If the direct measurements are this equivocal, where do the mid-century-collapse forecasts come from? They come from two places, and it is worth knowing which is which.
The first is a statistical argument. In 2023, Peter and Susanne Ditlevsen of the University of Copenhagen published a paper estimating that the AMOC would collapse around 2057, with a 95 percent confidence range running from 2025 to 2095. That is the source of most of the “mid-century” headlines. The estimate was not built on the RAPID measurements. It was built on a single proxy, a fingerprint extracted from sea-surface temperatures in the subpolar Atlantic, run through statistical early-warning indicators borrowed from the math of tipping systems. The trouble, as Voosen reports and as the wider literature has noted, is that those indicators have a habit of pointing toward collapse regardless of what the underlying data are doing. A confidence interval that spans 2025 to 2095 is not a forecast. It is an admission that the method cannot tell you the answer.

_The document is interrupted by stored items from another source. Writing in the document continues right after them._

## src/logic/sscm_map.vh

```
`ifndef SSCM_MAP_VH
`define SSCM_MAP_VH

// ****************************************************************
// register offsets
// ****************************************************************
`define SSCM_ADDR_W           8
`define SSCM_OFS_EVENT        8'h00
`define SSCM_OFS_MASK         8'h04
`define SSCM_OFS_STATE        8'h08
`define SSCM_OFS_FORCE        8'h0C

// ****************************************************************
// event and mask field positions
// ****************************************************************
`define SSCM_EV_CARD_STATUS   0
`define SSCM_EV_DETECT_A      1
`define SSCM_EV_DETECT_B      2
`define SSCM_EV_POWER         3
`define SSCM_EV_W             4
`define SSCM_CD_MASK_ON       2'h3

// ****************************************************************
// live state field positions
// ****************************************************************
`define SSCM_ST_CARD_STATUS   0
`define SSCM_ST_DETECT_A      1
`define SSCM_ST_DETECT_B      2
`define SSCM_ST_POWERED       3
`define SSCM_ST_CARD_16       4
`define SSCM_ST_CARD_CB       5
`define SSCM_ST_READY         6
`define SSCM_ST_VCARD_LO      10
`define SSCM_ST_VCARD_HI      13
`define SSCM_ST_SOCK_5V       28
`define SSCM_ST_SOCK_3V       29
`define SSCM_ST_SOCK_XV       30
`define SSCM_ST_SOCK_YV       31

// ****************************************************************
// reset values
// ****************************************************************
`define SSCM_RST_MASK         4'h0
`define SSCM_RST_EVENT        4'h0
`define SSCM_RST_VCARD        4'h0
`define SSCM_RST_SOCK_XY      2'h0
`define SSCM_RST_SOCK_35      2'h3
`define SSCM_RST_DETECT       1'h1
`define SSCM_RST_PIN_LOW      1'h0

`endif

```

## src/logic/sscm_socket_status_change_mask.v

```verilog
// The implementer's own choice: the address-and-strobe port.
`timescale 1ns/1ps
`include "sscm_map.vh"

// Summary of operation
// - event flags keep latching changes whatever the mask bits say.
// - mask bits 31 to 4 ignore writes and read as zero.
// - mask bit 3 lets power-state change flag raise the interrupt.
// - detect mask field bits 2..1; 00 off, 11 on; 01/10 not used.
// - mask bit 0 lets card status change flag raise the interrupt.
// - all mask bits reset to zero, so no source interrupts early.
// - force register bits 31,30 and 13..10 appear in the live state register; bits 3..0 set event flags.
// - card voltage and card type captured only when identification ends, then held.
// - detect line changes during card identification leave state unchanged.
// - live state resets with bits 29,28,2,1 set and 6,0 clear; 6,2,1,0 follow pins after reset.
// - flag sets on change of its state bit; write 1 clears it.
// - any set unmasked flag raises the interrupt; clear stale flags first.
// - card status flag: rising edge for CardBus, both edges for 16-bit.
// - bits 2,1 mirror detect pins, high means empty; bit 3 power.
module sscm_socket_status_change_mask
(
	// clock and reset
	input  wire        clock,
	input  wire        rst,
	// register port
	input  wire [7:0]  address,
	input  wire [31:0] writeData,
	input  wire        writeStrobe,
	input  wire        readStrobe,
	output reg  [31:0] readData,
	// socket pins
	input  wire        cardDetectPinA,
	input  wire        cardDetectPinB,
	input  wire        cardStatusChangePin,
	input  wire        readyPin,
	// socket control logic
	input  wire        socketPowered,
	input  wire        identifying,
	input  wire        cardIsCardBus,
	input  wire [3:0]  cardVoltageSupport,
	// interrupt
	output reg         statusChangeInterrupt
);

	// ****************************************************************
	// helpers
	// ****************************************************************
	function changed;
		input previous;
		input current;
		begin
			changed = previous ^ current;
		end
	endfunction

	function rose;
		input previous;
		input current;
		begin
			rose = ~previous & current;
		end
	endfunction

	// ****************************************************************
	// pin synchronisers
	// ****************************************************************
	reg [3:0] pinMeta;
	reg [3:0] pinSync;

	always @(posedge clock)
	begin
		if (rst)
		begin
			pinMeta <= {`SSCM_RST_PIN_LOW, `SSCM_RST_PIN_LOW,
				`SSCM_RST_DETECT, `SSCM_RST_DETECT};
			pinSync <= {`SSCM_RST_PIN_LOW, `SSCM_RST_PIN_LOW,
				`SSCM_RST_DETECT, `SSCM_RST_DETECT};
		end
		else
		begin
			pinMeta <= {readyPin, cardStatusChangePin,
				cardDetectPinB, cardDetectPinA};
			pinSync <= pinMeta;
		end
	end

	wire detectASync = pinSync[0];
	wire detectBSync = pinSync[1];
	wire statusSync  = pinSync[2];
	wire readySync   = pinSync[3];

	// ****************************************************************
	// register decode
	// ****************************************************************
	wire writeMask  = writeStrobe && (address == `SSCM_OFS_MASK);
	wire writeEvent = writeStrobe && (address == `SSCM_OFS_EVENT);
	wire writeForce = writeStrobe && (address == `SSCM_OFS_FORCE);

	// ****************************************************************
	// mask register
	// ****************************************************************
	reg [3:0] maskBits;

	always @(posedge clock)
	begin
		if (rst)
			maskBits <= `SSCM_RST_MASK;
		else if (writeMask)
			maskBits <= writeData[3:0];
	end

	wire powerChangeEnable      = maskBits[`SSCM_EV_POWER];
	wire [1:0] cardDetectChangeEnable =
		maskBits[`SSCM_EV_DETECT_B:`SSCM_EV_DETECT_A];
	wire cardStatusChangeEnable = maskBits[`SSCM_EV_CARD_STATUS];

	// ****************************************************************
	// live socket state
	// ****************************************************************
	reg       cardDetectALevel;
	reg       cardDetectBLevel;
	reg       cardStatusLevel;
	reg       readyLevel;
	reg       socketPoweredState;
	reg       identifyingDelayed;
	reg       cardCardBus;
	reg       card16Bit;
	reg [3:0] cardVoltage;
	reg [1:0] forcedSocketXY;
	reg [3:0] forcedCardVoltage;

	wire identifyDone = identifyingDelayed & ~identifying;

	always @(posedge clock)
	begin
		if (rst)
		begin
			cardDetectALevel   <= detectASync;
			cardDetectBLevel   <= detectBSync;
			cardStatusLevel    <= statusSync;
			readyLevel         <= readySync;
			socketPoweredState <= 1'b0;
			identifyingDelayed <= 1'b0;
			cardCardBus        <= 1'b0;
			card16Bit          <= 1'b0;
			cardVoltage        <= `SSCM_RST_VCARD;
			forcedSocketXY     <= `SSCM_RST_SOCK_XY;
			forcedCardVoltage  <= `SSCM_RST_VCARD;
		end
		else
		begin
			if (!identifying)
			begin
				cardDetectALevel <= detectASync;
				cardDetectBLevel <= detectBSync;
			end
			cardStatusLevel    <= statusSync;
			readyLevel         <= readySync;
			socketPoweredState <= socketPowered;
			identifyingDelayed <= identifying;
			if (identifyDone)
			begin
				cardCardBus       <= cardIsCardBus;
				card16Bit         <= ~cardIsCardBus;
				cardVoltage       <= cardVoltageSupport;
				forcedCardVoltage <= `SSCM_RST_VCARD;
			end
			else if (writeForce)
				forcedCardVoltage <= forcedCardVoltage |
					writeData[`SSCM_ST_VCARD_HI:`SSCM_ST_VCARD_LO];
			if (writeForce)
				forcedSocketXY <=
					writeData[`SSCM_ST_SOCK_YV:`SSCM_ST_SOCK_XV];
		end
	end

	reg [31:0] liveState;

	always @*
	begin
		liveState = 32'h0;
		liveState[`SSCM_ST_SOCK_YV:`SSCM_ST_SOCK_XV] = forcedSocketXY;
		liveState[`SSCM_ST_SOCK_3V:`SSCM_ST_SOCK_5V] =
			`SSCM_RST_SOCK_35;
		liveState[`SSCM_ST_VCARD_HI:`SSCM_ST_VCARD_LO] =
			cardVoltage | forcedCardVoltage;
		liveState[`SSCM_ST_READY]       = readyLevel;
		liveState[`SSCM_ST_CARD_CB]     = cardCardBus;
		liveState[`SSCM_ST_CARD_16]     = card16Bit;
		liveState[`SSCM_ST_POWERED]     = socketPoweredState;
		liveState[`SSCM_ST_DETECT_B]    = cardDetectBLevel;
		liveState[`SSCM_ST_DETECT_A]    = cardDetectALevel;
		liveState[`SSCM_ST_CARD_STATUS] = cardStatusLevel;
	end

	// ****************************************************************
	// change detection
	// ****************************************************************
	reg prevDetectA;
	reg prevDetectB;
	reg prevStatus;
	reg prevPowered;

	always @(posedge clock)
	begin
		if (rst)
		begin
			prevDetectA <= detectASync;
			prevDetectB <= detectBSync;
			prevStatus  <= statusSync;
			prevPowered <= 1'b0;
		end
		else
		begin
			prevDetectA <= cardDetectALevel;
			prevDetectB <= cardDetectBLevel;
			prevStatus  <= cardStatusLevel;
			prevPowered <= socketPoweredState;
		end
	end

	wire statusEdge = cardCardBus ?
		rose(prevStatus, cardStatusLevel) :
		changed(prevStatus, cardStatusLevel);

	wire [3:0] eventSet = {
		changed(prevPowered, socketPoweredState),
		changed(prevDetectB, cardDetectBLevel),
		changed(prevDetectA, cardDetectALevel),
		statusEdge} | (writeForce ? writeData[3:0] : 4'h0);

	// ****************************************************************
	// event flags
	// ****************************************************************
	reg  [3:0] eventFlags;
	wire [3:0] eventClear = writeEvent ? writeData[3:0] : 4'h0;
	wire [3:0] next_eventFlags = (eventFlags & ~eventClear) | eventSet;

	always @(posedge clock)
	begin
		if (rst)
			eventFlags <= `SSCM_RST_EVENT;
		else
			eventFlags <= next_eventFlags;
	end

	wire powerChangeFlag        = eventFlags[`SSCM_EV_POWER];
	wire detectBChangeFlag      = eventFlags[`SSCM_EV_DETECT_B];
	wire detectAChangeFlag      = eventFlags[`SSCM_EV_DETECT_A];
	wire cardStatusChangeFlag   = eventFlags[`SSCM_EV_CARD_STATUS];
	wire detectEnabled =
		(cardDetectChangeEnable == `SSCM_CD_MASK_ON);

	// ****************************************************************
	// interrupt output
	// ****************************************************************
	wire next_statusChangeInterrupt =
		(powerChangeFlag & powerChangeEnable) |
		((detectAChangeFlag | detectBChangeFlag) & detectEnabled) |
		(cardStatusChangeFlag & cardStatusChangeEnable);

	always @(posedge clock)
	begin
		if (rst)
			statusChangeInterrupt <= 1'b0;
		else
			statusChangeInterrupt <=
				next_statusChangeInterrupt;
	end

	// ****************************************************************
	// read port
	// ****************************************************************
	reg [31:0] next_readData;

	always @*
	begin
		next_readData = 32'h0;
		case (address)
			`SSCM_OFS_EVENT:
				next_readData = {28'h0, eventFlags};
			`SSCM_OFS_MASK:
				next_readData = {28'h0, maskBits};
			`SSCM_OFS_STATE:
				next_readData = liveState;
			default:
				next_readData = 32'h0;
		endcase
	end

	always @(posedge clock)
	begin
		if (rst)
			readData <= 32'h0;
		else if (readStrobe)
			readData <= next_readData;
		else
			readData <= 32'h0;
	end

endmodule // sscm_socket_status_change_mask

```

## config.mk

```make
export PLATFORM = sky130hd
export DESIGN_NAME = sscm_socket_status_change_mask
export DESIGN_NICKNAME = d
export VERILOG_FILES = /design/src/logic/sscm_socket_status_change_mask.v
export VERILOG_INCLUDE_DIRS = /design/src /design/src/logic
export SDC_FILE = /design/constraint.sdc
export NUM_CORES = 1
export LEC_CHECK = 0
export BUFFER_PORTS_ARGS = -buffer_cell sky130_fd_sc_hd__buf_4
export CAP_MARGIN = 20
export CORE_MARGIN = 5
export CORE_UTILIZATION = 50
export DETAILED_ROUTE_END_ITERATION = 12
export HOLD_SLACK_MARGIN = 0.02
export PLACE_DENSITY = 0.81
export SYNTH_ARGS = -nofsm -noshare
export SYNTH_HDL_FRONTEND = slang
export SYNTH_SLANG_ARGS = --single-unit
```

## constraint.sdc

```tcl
create_clock -name clock -period 1.9 [get_ports clock]
set_input_delay 0.19 -clock clock [delete_from_list [all_inputs] [get_ports clock]]
set_output_delay 0.19 -clock clock [all_outputs]
set_load 0.02 [all_outputs]
```

==> impl_metrics.tcl <==
set metrics [dict create \
    final_common_cell "buf_4" \
    postSynthCellCount 198 \
    post_cts_buffers 0 \
    clk_latency_ns 0.31 \
    io_buffers 48 \
    num_rows 23 \
    core_area_mm2 0.00400 \
    rsz0062_at_grt "no" \
    synth_area_mm2 0.00208 \
    diodes 0 \
    worst_slew_pin_slew_ns 0.576 \
    finalSetupViolations 0 \
    grt_use_total_pct 15.9 \
    yosysWarnings 0 \
    grt_pass1_vias 1435 \
    synth-edff-count 2 \
    globalRouteOverflowTotal 0 \
    setup_tns_ns 0 \
    design.die.area_mm2 0.00554 \
    wire_per_inst_um 13.8 \
    drtPass1Iterations 4 \
    post-route-min-period_ns 1.16 \
    async_flop_share_pct 0 \
    hold_viol 0 \
    max_freq_ghz 0.866 \
    via_per_inst 5.21 \
    r2r_setup_slack_ns 0.81 \
    critPathCaptureType "register" \
    cts.htree.levels 2 \
    drtAntennaViolNets 0 \
    synth_seq_cells 53 \
    final_cell_mix "buf_4 (52), dfxtp_1 (51), conb_1 (17)" \
    drive_gt1_share_pct 29.3 \
    clock_sinks 53 \
    cts_hold_buffers 0 \
    synth-seq-area-share_pct 52.0 \
    start_util_pct 51.9 \
    numCtsBuffers 5 \
    relSlewSlack_pct 61.5 \
    fin_cells 292 \
    place.gp.congestion 0.780 \
    die_x_um 74.5 \
    clk_pin_slew_worst_paths_ns 0.08 \
    crit_path_start_kind "input port" \
    syn_to_final_growth_pct 18.9 \
    crit_required_ns 2.15 \
    nFillCells 332 \
    grt_start_max_net_pins 33 \
    hpwl_mm 2.94 \
    synth_area_per_cell_um2 10.5 \
    postCtsResizedCells 0 \
    drt_iter0_markers 118 \
    crit_type "input port to register" \
    ir_worst_vdd_mv 0.532 \
    cts_tree "yes" \
    hold_ws_ns 0.0665 \
    die_h_um 74.5 \
    clk_path_buf_depth 2 \
    ctsRootBufferMaster "clkbuf_8" \
    path_max_fanout 10 \
    synth_cell_types 36 \
    place_inst 285 \
    num_vias 1521 \
    synth_flop_cell "dfxtp_1" \
    power.leakage_nw 1.00 \
    fin_area_mm2 0.00247 \
    antenna_found_initial 0 \
    p_per_area_mw_per_mm2 792 \
    hold_class "input port to register" \
    grt_first_pass_wirelength_mm 6.60 \
    routed_wl_mm 4.02 \
    max-cap-violations 0 \
    final_max_slew_viol_count 0 \
    r2r_cells 4 \
    status "finished clean" \
    drc 0 \
    fin_skew_ns 0.00982 \
    fin_crit_sh_pct 60.8 \
    ios 88 \
    cp.arrival_ns 1.41 \
    dpl-instance-area_mm2 0.00239 \
    holdPathStages 2 \
    fin_nets 298 \
]
## area by class of cell
class	instances	area [um^2]	area share (%)
clock inverter	1	5.00	0.203
sequential	53	1080	43.8
timing repair buffer	52	390	15.8
inverter	2	7.51	0.304
multi-input combinational	128	851	34.4
tap	50	62.6	2.53
clock buffer	6	72.6	2.94
## synthesized netlist by cell type, types with 2 or more instances
| library cell | number | area share [%] |
|---|---|---|
| a31oi_1 | 4 | 1.2 |
| o31ai_1 | 10 | 3.6 |
| clkbuf_1 | 7 | 1.3 |
| edfxtp_1 | 2 | 2.9 |
| or3b_2 | 3 | 1.3 |
| or3b_1 | 2 | 0.84 |
| xnor2_1 | 3 | 1.3 |
| a21oi_1 | 8 | 1.9 |
| dfxtp_1 | 51 | 49 |
| inv_1 | 2 | 0.36 |
| mux2_2 | 3 | 1.6 |
| and2_1 | 6 | 1.8 |
| nor2_1 | 15 | 2.7 |
| buf_2 | 5 | 1.2 |
| a2bb2oi_1 | 4 | 1.7 |
| nand4_1 | 10 | 3.0 |
| o21a_1 | 4 | 1.4 |
| buf_4 | 18 | 6.5 |
| or2_2 | 5 | 1.5 |
| nor2b_1 | 9 | 2.7 |
| a41oi_1 | 4 | 1.7 |
| mux2i_1 | 9 | 4.3 |
## cells by family (layout without fill, tap and decap cells)
group / Yosys count / after routing / synth area share [%]
mux: 12 / 12 / 5.96
flops: 53 / 53 / 52.0
buf+inv: 33 / 61 / 9.88
simple gates: 58 / 58 / 17.4
compound gates: 37 / 37 / 12.7
fa+ha+maj: 1 / 1 / 0.602
xor+xnor: 3 / 3 / 1.27
other cells: 1 / 17 / 0.181
## report_power, final
group	internal (W)	total, W	switching [W]
Clock	0.000251	0.000588	0.000337
Sequential	0.00115	0.00117	0.0000179
Combinational	0.0000942	0.000201	0.000107
## routing by layer
metal	vias to the layer above	global-route usage (%)	part of all wire, %
li1	749	-	-
met2	56	26.4	50
met3	9	5.68	9.2
met5	-	0	0
met4	0	7.51	2.0
met1	707	18.3	39
## registers in the layout (all words and copies together) (netlist names)
name and flops:
cardVoltage 4, cardDetectALevel 1, readyLevel 1, prevDetectB 1, pinMeta 4, maskBits 4
identifyingDelayed 1, cardStatusLevel 1, card16Bit 1, pinSync 4, prevDetectA 1, cardDetectBLevel 1
prevStatus 1, forcedCardVoltage 4, readData 14, socketPoweredState 1, eventFlags 4, prevPowered 1
statusChangeInterrupt 1, forcedSocketXY 2, cardCardBus 1
## critical path: stages
cell and delay, ns:
buf_4 0.12, nor4b_1 0.44, and4b_1 0.48, and2_1 0.17
## worst paths after layout
path | from | endpoint
worst min register to register | pinSync[3] | readyLevel
worst max-delay path | address[1] | readData[4]
worst max register to register | identifyingDelayed | forcedCardVoltage[2]
worst min-delay path | cardDetectPinB | pinMeta[1]
## metrics by stage
step                power [W]  util (%)  worst slack, ns
floorplan             0.00134         -            0.610
global placement      0.00139      59.8            0.453
detailed placement    0.00139      59.8            0.412
CTS                   0.00197      61.7            0.738
global route          0.00205      61.7            0.650
finish                0.00196      61.7            0.745
No activity file was read; power rests on OpenSTA's default activity.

The second is modeling. René van Westen and Henk Dijkstra at Utrecht have produced the most-cited collapse simulations, including the 2024 “early-warning signal” paper and the 2026 Gulf Stream “precursor” study. Van Westen puts the tipping risk at around 2.5 degrees of warming and a buoyancy flip around 2063. These are real results from serious people, and I am not going to wave them away. But Voosen does the thing good reporters do, which is to ask what it takes to get those outcomes. The answer is freshwater inputs well beyond what Greenland is actually expected to deliver.
That statistical argument is a canard, based not on measurements, but on one measurement, washed through computer models. It's far too imprecise to be meaningful. The modeling argument is a little better, but this notes that the freshwater inputs to cause a tipping of the AMOC are far larger than we have any reason to expect.
So, what does all this boil down to? Simply this: We're learning more about even the vastness of oceans, and as we learn more, as serious people do serious work to try to understand these vast, chaotic, complex, and, yes, largely ungrokkable systems, we learn more and more that the outrageous claims of the climate scolds are without merit. There rarely is reason to panic about something as vast and often self-moderating as the global climate. (Local weather, like tornadoes and so on, is another story.) And now, we're gathering more evidence that a catastrophic collapse of the AMOC isn't likely. The planet's systems are far more resilient than some people think - and so are we.
My standard disclaimer applies once again: Yes, the global climate is warming, slightly. That has been happening, with some spikes and dips, since the end of the last major glaciation. Yes, human activities do have some influence. Everything does. But, once again, we are informed that the claims of the panic-mongers can be safely ignored; our influence and the current slight warming are not a reason to suddenly abandon our modern, energy-hungry, comfortable, technological lifestyles.
The scolds are, once more, simply wrong.